Popularly referred to as Sanki King, a name he picked up and stuck to fondly during his childhood days when he would play Counter Strike by that name, the King spoke to The Express Tribune about the circumstances that encouraged him to take rebellious road of being a street artist.



Khan said that perhaps he’s known to be the first graffiti artist of Pakistan because before him, people used to do it but only on paper. “No one was interested in it as a career,” he said, recalling his initial days when the idea was not welcomed by people around him.

“I thought it was something cool, my friends would be impressed with me,” he said. Khan started to write texts on random walls near Gulshan. Today, his creations can be seen in Nazimabad, North Nazimabad, Zamzama and Clifton, outside Sanat Gallery where he painted last week at his exhibition’s opening.

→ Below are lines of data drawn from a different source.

--- config.mk ---
export PLATFORM = sky130hd
export DESIGN_NAME = twi_reg_slave
export DESIGN_NICKNAME = d
export VERILOG_FILES = /design/src/rtl/twi_slave_pkg.sv /design/src/rtl/twi_line_sync.sv /design/src/rtl/twi_bus_engine.sv /design/src/rtl/twi_reg_bank.sv /design/src/rtl/twi_reg_slave.sv
export SDC_FILE = /design/constraint.sdc
export NUM_CORES = 1
export LEC_CHECK = 0
export ABC_AREA = 0
export BUFFER_PORTS_ARGS = -buffer_cell sky130_fd_sc_hd__buf_2
export CORE_UTILIZATION = 48
export DETAILED_ROUTE_END_ITERATION = 12
export PLACE_DENSITY_LB_ADDON = 0.1
export SYNTH_ARGS = -nofsm -noshare
export SYNTH_HDL_FRONTEND = slang
export SYNTH_SLANG_ARGS = --single-unit
--- constraint.sdc ---
create_clock -name clk -period 4.2 [get_ports clk]
set_input_delay 1.26 -clock clk [delete_from_list [all_inputs] [get_ports clk]]
set_output_delay 1.26 -clock clk [all_outputs]
set_load 0.05 [all_outputs]
--- src/rtl/twi_slave_pkg.sv ---
package twi_slave_pkg;

  typedef enum logic [3:0] {
    ST_IDLE,
    ST_DEV,
    ST_DEV_ACK,
    ST_REG,
    ST_REG_ACK,
    ST_WR,
    ST_WR_ACK,
    ST_RD,
    ST_RD_ACK
  } twi_state_t;

  // Commands from the bus engine to the register bank, each a one-cycle strobe.
  typedef struct packed {
    logic ptr_load;
    logic ptr_inc;
    logic wr_en;
    logic snap_en;
  } bank_cmd_t;

  localparam logic [3:0] CHG_KEY = 4'b1010;

  function automatic logic charge_decode(input logic [7:0] cfg);
    logic key_ok;
    logic diode_ok;
    logic res_ok;
    key_ok   = (cfg[7:4] == CHG_KEY);
    diode_ok = (cfg[3:2] == 2'b01) || (cfg[3:2] == 2'b10);
    res_ok   = (cfg[1:0] != 2'b00);
    return key_ok && diode_ok && res_ok;
  endfunction

endpackage
$ cat src/rtl/seqscript_pkg.sv
package seqscript_pkg;
  parameter int OP_W    = 4;
  parameter int FLAG_N  = 8;
  parameter int FIDX_W  = $clog2(FLAG_N);
  parameter int CMD_W   = 4;
  parameter int FAULT_W = 5;
  parameter int ADDR_W  = 16;
  parameter int DATA_W  = 16;
  parameter int BSEL_W  = 4;
  parameter int EDGES_PER_BUS = 4;
  parameter int EC_W    = $clog2(EDGES_PER_BUS);
  parameter int PHASE_W = DATA_W + EC_W;
  parameter int INSN_W  = OP_W + FIDX_W + CMD_W + FAULT_W + ADDR_W + DATA_W;

  localparam logic [OP_W-1:0] OP_STOP  = 4'd1;
  localparam logic [OP_W-1:0] OP_WAIT  = 4'd2;
  localparam logic [OP_W-1:0] OP_JUMP  = 4'd3;
  localparam logic [OP_W-1:0] OP_SETF  = 4'd4;
  localparam logic [OP_W-1:0] OP_CLRF  = 4'd5;
  localparam logic [OP_W-1:0] OP_WSYNC = 4'd6;
  localparam logic [OP_W-1:0] OP_SKIPT = 4'd7;
  localparam logic [OP_W-1:0] OP_MODE  = 4'd8;
  localparam logic [OP_W-1:0] OP_BSEL  = 4'd9;
  localparam logic [OP_W-1:0] OP_XACT  = 4'd10;

  typedef struct packed {
    logic [OP_W-1:0]    op;
    logic [FIDX_W-1:0]  fidx;
    logic [CMD_W-1:0]   cmd;
    logic [FAULT_W-1:0] fault;
    logic [ADDR_W-1:0]  addr;
    logic [DATA_W-1:0]  data;
  } insn_t;

  // strobes from control to datapath
  typedef struct packed {
    logic              pcWe;
    logic              phaseInc;
    logic              phaseClr;
    logic [FLAG_N-1:0] flagsNext;
    logic              modeVal;
    logic [BSEL_W-1:0] bselVal;
  } ctl_strobe_t;

  // words that consume bus time stop the zero-time chain
  function automatic logic takesTime(input logic [OP_W-1:0] op);
    return (op == OP_STOP) || (op == OP_WAIT) || (op == OP_WSYNC) || (op == OP_XACT);
  endfunction
endpackage
[config.mk]
export PLATFORM = sky130hd
export DESIGN_NAME = strm_flow_wrap
export DESIGN_NICKNAME = d
export VERILOG_FILES = /design/src/rtl/strm_flow_pkg.sv /design/src/rtl/strm_hold_stage.sv /design/src/rtl/strm_skid_fifo.sv /design/src/rtl/strm_flow_wrap.sv
export SDC_FILE = /design/constraint.sdc
export NUM_CORES = 1
export LEC_CHECK = 0
export BUFFER_PORTS_ARGS = -buffer_cell sky130_fd_sc_hd__clkbuf_2
export CAP_MARGIN = 20
export CORE_ASPECT_RATIO = 0.7
export CORE_MARGIN = 2
export CORE_UTILIZATION = 54
export CTS_BUF_LIST = sky130_fd_sc_hd__clkbuf_8
export DETAILED_ROUTE_END_ITERATION = 7
export PLACE_DENSITY = 0.81
export SYNTH_ARGS = -nofsm -noshare
export SYNTH_HDL_FRONTEND = slang
export SYNTH_SLANG_ARGS = --single-unit
[constraint.sdc]
create_clock -name clk -period 2.65 [get_ports clk]
set_input_delay 0.3975 -clock clk [delete_from_list [all_inputs] [get_ports clk]]
set_output_delay 0.3975 -clock clk [all_outputs]
set_load 0.02 [all_outputs]
[src/rtl/strm_flow_pkg.sv]
package strm_flow_pkg;

   typedef enum logic [1:0] {
      FC_BYPASS     = 2'd0,
      FC_DIRECT     = 2'd1,
      FC_REGISTERED = 2'd2
   } fc_mode_e;

   localparam int MARK_W = 3;

   typedef struct packed {
      logic sync;
      logic sop;
      logic eop;
   } strm_mark_t;

   function automatic fc_mode_e pick_mode(input bit use_ready, input bit pipe_ready);
      if (!use_ready) return FC_BYPASS;
      return pipe_ready ? FC_REGISTERED : FC_DIRECT;
   endfunction

endpackage
## config.mk

```make
export PLATFORM = sky130hd
export DESIGN_NAME = boot_fetch_seq
export DESIGN_NICKNAME = d
export VERILOG_FILES = /design/src/rtl/bfs_pkg.sv /design/src/rtl/bfs_interval.sv /design/src/rtl/bfs_addr_gen.sv /design/src/rtl/boot_fetch_seq.sv
export SDC_FILE = /design/constraint.sdc
export NUM_CORES = 1
export LEC_CHECK = 0
export ABC_CLOCK_PERIOD_IN_PS = 2400
export BUFFER_PORTS_ARGS = -buffer_cell sky130_fd_sc_hd__buf_4
export CORE_MARGIN = 2
export CORE_UTILIZATION = 50
export DETAILED_ROUTE_END_ITERATION = 7
export PLACE_DENSITY = 0.82
export SLEW_MARGIN = 20
export SYNTH_ARGS = -nofsm -noshare
export SYNTH_HDL_FRONTEND = slang
export SYNTH_SLANG_ARGS = --single-unit
```

## constraint.sdc

```tcl
create_clock -name clk -period 2.4 [get_ports clk]
set_clock_uncertainty 0.2 [all_clocks]
set_input_delay 0.12 -clock clk [delete_from_list [all_inputs] [get_ports clk]]
set_output_delay 0.12 -clock clk [all_outputs]
set_load 0.02 [all_outputs]
```
===== config.mk =====
export PLATFORM = sky130hd
export DESIGN_NAME = ide_tim_enc
export DESIGN_NICKNAME = d
export VERILOG_FILES = /design/src/rtl/ite_pkg.sv /design/src/rtl/ite_drive_word.sv /design/src/rtl/ite_ctrl.sv /design/src/rtl/ide_tim_enc.sv
export SDC_FILE = /design/constraint.sdc
export NUM_CORES = 1
export LEC_CHECK = 0
export ABC_AREA = 0
export CAP_MARGIN = 20
export CORE_ASPECT_RATIO = 1.25
export CORE_UTILIZATION = 45
export DETAILED_ROUTE_END_ITERATION = 10
export SYNTH_ARGS = -nofsm -noshare
export SYNTH_HDL_FRONTEND = slang
export SYNTH_HIERARCHICAL = 1
export SYNTH_SLANG_ARGS = --single-unit

===== constraint.sdc =====
create_clock -name clk -period 17.6 [get_ports clk]
set_input_delay 2.64 -clock clk [delete_from_list [all_inputs] [get_ports clk]]
set_output_delay 2.64 -clock clk [all_outputs]
set_load 0.1 [all_outputs]
$ cat src/rtl/swallow_divider.sv
module swallow_divider
    import swdiv_pkg::*;
#(
    parameter int P_W  = 7,
    parameter int S_W  = 6,
    parameter int N_LO = 32,
    parameter int N_HI = 47
) (
    input  logic           clk_in,
    input  logic           rst_n,
    input  logic           band_hi,
    input  logic [P_W-1:0] p_load,
    input  logic [S_W-1:0] s_load,
    output logic           div_out,
    output logic           mod_o,
    output logic           ld_o
);

    sw_state_t state;
    logic      tick;
    logic      init;
    logic      reload;
    logic      mod_nx;
    logic      band_nx;
    logic      s_step;
    logic      p_last;
    logic      s_last;
    logic      s_zero;
    logic      div_q;

    assign s_zero = (s_load == '0);

    swdiv_fsm u_fsm (
        .clk     (clk_in),
        .rst_n   (rst_n),
        .tick    (tick),
        .p_last  (p_last),
        .s_last  (s_last),
        .s_zero  (s_zero),
        .band_in (band_hi),
        .state   (state),
        .init    (init),
        .ld      (ld_o),
        .reload  (reload),
        .mod     (mod_o),
        .mod_nx  (mod_nx),
        .band_nx (band_nx),
        .s_step  (s_step)
    );

    swdiv_prescaler #(
        .N_LO (N_LO),
        .N_HI (N_HI)
    ) u_presc (
        .clk     (clk_in),
        .rst_n   (rst_n),
        .run     (!init),
        .restart (init),
        .band_nx (band_nx),
        .mod_nx  (mod_nx),
        .tick    (tick)
    );

    swdiv_downcnt #(.W(P_W)) u_pcnt (
        .clk      (clk_in),
        .rst_n    (rst_n),
        .load     (reload),
        .load_val (p_load),
        .step     (tick),
        .cnt_last (p_last)
    );

    swdiv_downcnt #(.W(S_W)) u_scnt (
        .clk      (clk_in),
        .rst_n    (rst_n),
        .load     (reload),
        .load_val (s_load),
        .step     (s_step),
        .cnt_last (s_last)
    );

    // divided output: one cycle, following the reload strobe
    always_ff @(posedge clk_in or negedge rst_n) begin
        if (!rst_n)
            div_q <= 1'b0;
        else
            div_q <= ld_o;
    end

    assign div_out = div_q;

endmodule
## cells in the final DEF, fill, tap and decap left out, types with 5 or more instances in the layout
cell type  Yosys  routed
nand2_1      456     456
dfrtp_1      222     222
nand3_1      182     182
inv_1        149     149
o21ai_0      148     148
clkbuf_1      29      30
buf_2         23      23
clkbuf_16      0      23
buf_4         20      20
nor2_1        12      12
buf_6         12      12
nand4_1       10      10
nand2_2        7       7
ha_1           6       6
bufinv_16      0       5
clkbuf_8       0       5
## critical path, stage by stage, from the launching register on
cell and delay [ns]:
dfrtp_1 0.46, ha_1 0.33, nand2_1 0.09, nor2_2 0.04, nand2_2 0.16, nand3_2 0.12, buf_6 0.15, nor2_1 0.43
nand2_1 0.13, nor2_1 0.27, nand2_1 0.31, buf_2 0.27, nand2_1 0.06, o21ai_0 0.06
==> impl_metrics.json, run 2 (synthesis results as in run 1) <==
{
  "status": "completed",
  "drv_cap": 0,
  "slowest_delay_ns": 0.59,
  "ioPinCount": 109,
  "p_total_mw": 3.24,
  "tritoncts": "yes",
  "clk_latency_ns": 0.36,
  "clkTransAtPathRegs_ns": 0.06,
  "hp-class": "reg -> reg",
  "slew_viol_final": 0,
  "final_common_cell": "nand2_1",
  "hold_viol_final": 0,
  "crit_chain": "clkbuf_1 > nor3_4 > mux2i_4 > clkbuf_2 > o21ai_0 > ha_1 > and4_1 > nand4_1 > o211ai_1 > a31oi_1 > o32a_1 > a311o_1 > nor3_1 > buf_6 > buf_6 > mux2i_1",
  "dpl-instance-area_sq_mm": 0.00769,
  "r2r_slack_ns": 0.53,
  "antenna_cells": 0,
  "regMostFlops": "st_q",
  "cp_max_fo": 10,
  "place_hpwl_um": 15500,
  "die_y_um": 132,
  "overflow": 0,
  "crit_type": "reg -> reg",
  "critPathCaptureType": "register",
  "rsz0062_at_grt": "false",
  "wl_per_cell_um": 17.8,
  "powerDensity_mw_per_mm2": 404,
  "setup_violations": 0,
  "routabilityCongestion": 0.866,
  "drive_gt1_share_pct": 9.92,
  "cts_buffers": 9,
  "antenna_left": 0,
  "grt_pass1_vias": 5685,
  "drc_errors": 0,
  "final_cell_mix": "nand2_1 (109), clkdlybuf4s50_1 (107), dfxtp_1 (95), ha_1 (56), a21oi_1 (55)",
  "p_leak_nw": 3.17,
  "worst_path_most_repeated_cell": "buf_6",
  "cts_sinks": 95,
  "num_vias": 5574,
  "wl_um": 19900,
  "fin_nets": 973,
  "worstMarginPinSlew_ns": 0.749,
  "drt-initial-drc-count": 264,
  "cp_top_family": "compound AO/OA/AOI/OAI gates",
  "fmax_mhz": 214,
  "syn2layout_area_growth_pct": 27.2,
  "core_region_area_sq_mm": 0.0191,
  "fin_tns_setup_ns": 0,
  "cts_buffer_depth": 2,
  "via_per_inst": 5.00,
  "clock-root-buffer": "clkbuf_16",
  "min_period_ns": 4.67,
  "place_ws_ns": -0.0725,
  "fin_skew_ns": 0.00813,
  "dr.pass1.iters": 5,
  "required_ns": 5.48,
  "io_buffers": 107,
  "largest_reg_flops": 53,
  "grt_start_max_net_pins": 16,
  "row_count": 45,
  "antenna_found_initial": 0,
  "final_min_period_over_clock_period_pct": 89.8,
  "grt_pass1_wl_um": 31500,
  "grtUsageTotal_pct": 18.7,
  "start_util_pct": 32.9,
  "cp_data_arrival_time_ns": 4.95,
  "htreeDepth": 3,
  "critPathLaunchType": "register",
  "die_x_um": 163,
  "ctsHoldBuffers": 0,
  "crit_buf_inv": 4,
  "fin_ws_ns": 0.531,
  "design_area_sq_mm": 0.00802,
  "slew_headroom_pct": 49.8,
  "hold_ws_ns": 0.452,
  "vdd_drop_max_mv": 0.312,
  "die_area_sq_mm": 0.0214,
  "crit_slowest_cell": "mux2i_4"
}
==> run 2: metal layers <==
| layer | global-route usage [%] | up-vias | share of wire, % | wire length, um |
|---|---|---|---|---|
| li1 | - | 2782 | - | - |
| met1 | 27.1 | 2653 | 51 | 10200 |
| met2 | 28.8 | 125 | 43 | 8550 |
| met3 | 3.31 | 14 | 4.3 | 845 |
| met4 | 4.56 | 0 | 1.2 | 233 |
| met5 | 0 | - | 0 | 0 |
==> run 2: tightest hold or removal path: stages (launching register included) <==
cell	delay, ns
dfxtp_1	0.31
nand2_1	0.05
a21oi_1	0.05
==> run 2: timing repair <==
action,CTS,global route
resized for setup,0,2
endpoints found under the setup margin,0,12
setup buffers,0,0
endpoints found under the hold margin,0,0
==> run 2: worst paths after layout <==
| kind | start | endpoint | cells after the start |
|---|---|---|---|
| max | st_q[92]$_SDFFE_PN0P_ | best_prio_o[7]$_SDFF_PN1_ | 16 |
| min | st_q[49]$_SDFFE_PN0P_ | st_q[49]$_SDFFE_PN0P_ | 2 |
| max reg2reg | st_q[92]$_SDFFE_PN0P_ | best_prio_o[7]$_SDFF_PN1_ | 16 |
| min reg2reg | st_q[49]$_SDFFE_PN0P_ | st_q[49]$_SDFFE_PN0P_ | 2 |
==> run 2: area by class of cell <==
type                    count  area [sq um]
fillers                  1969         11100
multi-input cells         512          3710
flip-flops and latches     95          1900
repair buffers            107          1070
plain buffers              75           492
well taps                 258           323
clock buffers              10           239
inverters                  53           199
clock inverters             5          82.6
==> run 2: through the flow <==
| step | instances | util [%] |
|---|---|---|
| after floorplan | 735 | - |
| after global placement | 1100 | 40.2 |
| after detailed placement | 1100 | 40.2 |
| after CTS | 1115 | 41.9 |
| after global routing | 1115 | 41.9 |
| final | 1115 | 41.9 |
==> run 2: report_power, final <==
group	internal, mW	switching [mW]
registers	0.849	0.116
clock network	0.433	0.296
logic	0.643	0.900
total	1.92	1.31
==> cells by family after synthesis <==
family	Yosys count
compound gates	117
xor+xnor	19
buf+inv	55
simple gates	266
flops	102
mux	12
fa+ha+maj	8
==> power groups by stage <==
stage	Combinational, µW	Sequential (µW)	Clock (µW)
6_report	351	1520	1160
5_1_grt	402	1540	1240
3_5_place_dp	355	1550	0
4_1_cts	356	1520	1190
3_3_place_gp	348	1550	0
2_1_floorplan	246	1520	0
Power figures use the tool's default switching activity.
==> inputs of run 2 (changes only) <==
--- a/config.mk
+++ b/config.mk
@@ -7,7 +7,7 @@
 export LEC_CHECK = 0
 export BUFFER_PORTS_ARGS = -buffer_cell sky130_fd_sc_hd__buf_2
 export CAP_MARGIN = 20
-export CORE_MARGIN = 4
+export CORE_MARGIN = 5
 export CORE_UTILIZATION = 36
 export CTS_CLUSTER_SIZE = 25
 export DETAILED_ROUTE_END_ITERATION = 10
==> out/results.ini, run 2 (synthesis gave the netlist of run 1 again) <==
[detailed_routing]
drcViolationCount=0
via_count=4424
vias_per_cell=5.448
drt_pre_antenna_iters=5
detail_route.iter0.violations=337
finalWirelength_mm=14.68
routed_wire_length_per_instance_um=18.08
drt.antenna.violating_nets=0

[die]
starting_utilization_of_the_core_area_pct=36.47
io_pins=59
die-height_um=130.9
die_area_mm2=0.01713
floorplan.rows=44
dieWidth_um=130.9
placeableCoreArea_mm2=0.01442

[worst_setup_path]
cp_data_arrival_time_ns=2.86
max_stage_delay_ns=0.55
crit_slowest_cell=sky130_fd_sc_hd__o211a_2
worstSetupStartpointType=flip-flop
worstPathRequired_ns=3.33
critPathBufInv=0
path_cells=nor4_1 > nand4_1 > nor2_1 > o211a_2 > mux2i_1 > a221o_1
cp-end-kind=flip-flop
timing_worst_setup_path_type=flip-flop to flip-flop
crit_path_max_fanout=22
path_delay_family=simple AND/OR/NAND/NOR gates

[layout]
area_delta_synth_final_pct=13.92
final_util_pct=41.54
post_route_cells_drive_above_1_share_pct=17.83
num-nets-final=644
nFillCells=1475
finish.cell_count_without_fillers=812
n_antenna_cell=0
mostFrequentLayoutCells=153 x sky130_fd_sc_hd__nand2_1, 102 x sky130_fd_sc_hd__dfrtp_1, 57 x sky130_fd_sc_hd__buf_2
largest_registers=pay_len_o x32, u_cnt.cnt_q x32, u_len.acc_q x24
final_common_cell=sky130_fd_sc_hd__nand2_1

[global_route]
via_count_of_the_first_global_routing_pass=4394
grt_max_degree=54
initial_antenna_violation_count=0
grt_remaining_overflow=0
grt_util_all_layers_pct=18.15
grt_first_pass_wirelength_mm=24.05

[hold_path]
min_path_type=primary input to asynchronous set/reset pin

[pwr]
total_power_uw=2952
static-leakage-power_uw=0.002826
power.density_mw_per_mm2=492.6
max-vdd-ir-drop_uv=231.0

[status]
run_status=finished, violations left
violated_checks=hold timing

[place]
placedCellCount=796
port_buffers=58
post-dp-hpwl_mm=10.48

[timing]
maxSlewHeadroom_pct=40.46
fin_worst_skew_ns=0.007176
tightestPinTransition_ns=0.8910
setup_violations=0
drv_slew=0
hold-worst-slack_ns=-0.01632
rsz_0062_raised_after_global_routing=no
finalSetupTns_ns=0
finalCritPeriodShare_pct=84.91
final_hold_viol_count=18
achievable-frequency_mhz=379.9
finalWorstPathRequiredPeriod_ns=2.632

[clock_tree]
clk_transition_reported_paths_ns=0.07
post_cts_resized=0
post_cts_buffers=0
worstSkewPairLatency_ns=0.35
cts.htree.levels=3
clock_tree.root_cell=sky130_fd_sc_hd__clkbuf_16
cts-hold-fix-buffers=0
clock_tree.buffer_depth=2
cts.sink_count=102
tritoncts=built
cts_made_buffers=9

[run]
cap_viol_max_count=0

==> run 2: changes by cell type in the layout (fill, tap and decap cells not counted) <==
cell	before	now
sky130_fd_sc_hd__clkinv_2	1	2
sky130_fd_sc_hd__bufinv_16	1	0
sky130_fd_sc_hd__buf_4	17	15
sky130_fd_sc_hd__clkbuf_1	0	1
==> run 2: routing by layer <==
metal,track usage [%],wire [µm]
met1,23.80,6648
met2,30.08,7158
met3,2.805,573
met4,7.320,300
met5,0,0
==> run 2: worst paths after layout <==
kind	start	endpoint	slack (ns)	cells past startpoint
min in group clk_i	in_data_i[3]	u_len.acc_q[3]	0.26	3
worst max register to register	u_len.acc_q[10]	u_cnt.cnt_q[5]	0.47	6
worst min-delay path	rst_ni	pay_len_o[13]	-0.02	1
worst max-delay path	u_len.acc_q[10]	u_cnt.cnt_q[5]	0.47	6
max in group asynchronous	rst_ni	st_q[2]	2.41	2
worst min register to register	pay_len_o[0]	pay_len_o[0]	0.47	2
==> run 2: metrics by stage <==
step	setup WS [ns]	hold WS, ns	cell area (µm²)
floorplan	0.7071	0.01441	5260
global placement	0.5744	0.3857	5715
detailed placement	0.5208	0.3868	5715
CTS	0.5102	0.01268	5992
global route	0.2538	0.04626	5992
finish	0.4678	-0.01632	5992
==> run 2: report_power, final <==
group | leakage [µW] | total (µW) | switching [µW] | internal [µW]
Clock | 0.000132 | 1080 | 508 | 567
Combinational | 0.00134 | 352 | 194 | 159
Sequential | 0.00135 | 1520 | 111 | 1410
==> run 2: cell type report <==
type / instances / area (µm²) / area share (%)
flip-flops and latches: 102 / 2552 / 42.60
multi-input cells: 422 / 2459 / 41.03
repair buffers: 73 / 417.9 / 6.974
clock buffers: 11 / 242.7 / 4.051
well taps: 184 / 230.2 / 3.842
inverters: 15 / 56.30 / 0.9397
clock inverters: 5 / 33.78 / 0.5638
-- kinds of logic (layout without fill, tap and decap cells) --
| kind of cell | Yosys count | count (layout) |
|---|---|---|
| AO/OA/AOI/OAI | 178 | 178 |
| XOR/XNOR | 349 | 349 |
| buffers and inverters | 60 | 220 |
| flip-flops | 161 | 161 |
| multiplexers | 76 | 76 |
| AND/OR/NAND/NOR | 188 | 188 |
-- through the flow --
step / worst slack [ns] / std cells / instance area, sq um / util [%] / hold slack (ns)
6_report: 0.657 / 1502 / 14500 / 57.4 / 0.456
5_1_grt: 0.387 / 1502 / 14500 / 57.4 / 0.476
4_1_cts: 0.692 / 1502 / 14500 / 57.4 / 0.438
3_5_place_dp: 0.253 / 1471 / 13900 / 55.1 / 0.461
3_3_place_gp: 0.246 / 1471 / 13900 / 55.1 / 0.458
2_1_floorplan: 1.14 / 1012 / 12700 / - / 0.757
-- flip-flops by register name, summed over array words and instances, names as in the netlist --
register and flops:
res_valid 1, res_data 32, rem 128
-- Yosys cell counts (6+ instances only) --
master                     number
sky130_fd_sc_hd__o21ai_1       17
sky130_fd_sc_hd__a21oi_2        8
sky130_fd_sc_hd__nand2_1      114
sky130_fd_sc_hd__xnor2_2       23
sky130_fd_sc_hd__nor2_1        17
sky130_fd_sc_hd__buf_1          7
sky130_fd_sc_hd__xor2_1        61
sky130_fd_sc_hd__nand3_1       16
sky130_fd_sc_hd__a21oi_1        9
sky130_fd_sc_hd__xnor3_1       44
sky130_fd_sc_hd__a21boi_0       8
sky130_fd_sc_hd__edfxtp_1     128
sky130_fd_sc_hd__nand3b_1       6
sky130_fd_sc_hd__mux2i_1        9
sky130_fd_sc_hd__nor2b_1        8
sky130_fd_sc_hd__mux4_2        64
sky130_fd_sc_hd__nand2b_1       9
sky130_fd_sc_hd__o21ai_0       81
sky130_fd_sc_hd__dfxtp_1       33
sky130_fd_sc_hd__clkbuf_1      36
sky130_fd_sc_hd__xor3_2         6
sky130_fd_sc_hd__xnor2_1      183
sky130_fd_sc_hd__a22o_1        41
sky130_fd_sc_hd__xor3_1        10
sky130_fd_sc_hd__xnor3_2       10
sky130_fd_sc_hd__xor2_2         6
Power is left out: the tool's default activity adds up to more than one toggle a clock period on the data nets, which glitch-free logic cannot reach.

His exhibition, titled ‘You should know him by now’, showcases various shades of street graffiti. Contrary to the common idea that graffiti has to be loud and bold, his work is very abstract and toned down.


In addition, the concepts that he has displayed too are very broad. For example, a mixed media, titled ‘I Hate You’, shows blood red streaks trickling down from some form of text as if hinting about violence and its aftermath.



Likewise, another one, titled ‘Introvert’, shows orange and yellow streaks concentrated in the bottom right with only a few to none of the colours reaching the top surface perhaps referring to the bottled up state of introverts, who tend to show little and keep a lot inside.

‘Awakening’ is another work which is composed of geometrical imagery seems as a jigsaw puzzle which has to be solved.

Sharing his future plans, Khan said he plans to paint more buses with graffiti, similar to a project he did two years ago. “They will be the old, Bradford buses in the city,” he said, adding that usually it is the trains that are the best places for graffiti but since they don’t exist in Karachi; buses are the only way to do it. The exhibition will continue till June 18.

Published in The Express Tribune, June 9th, 2016.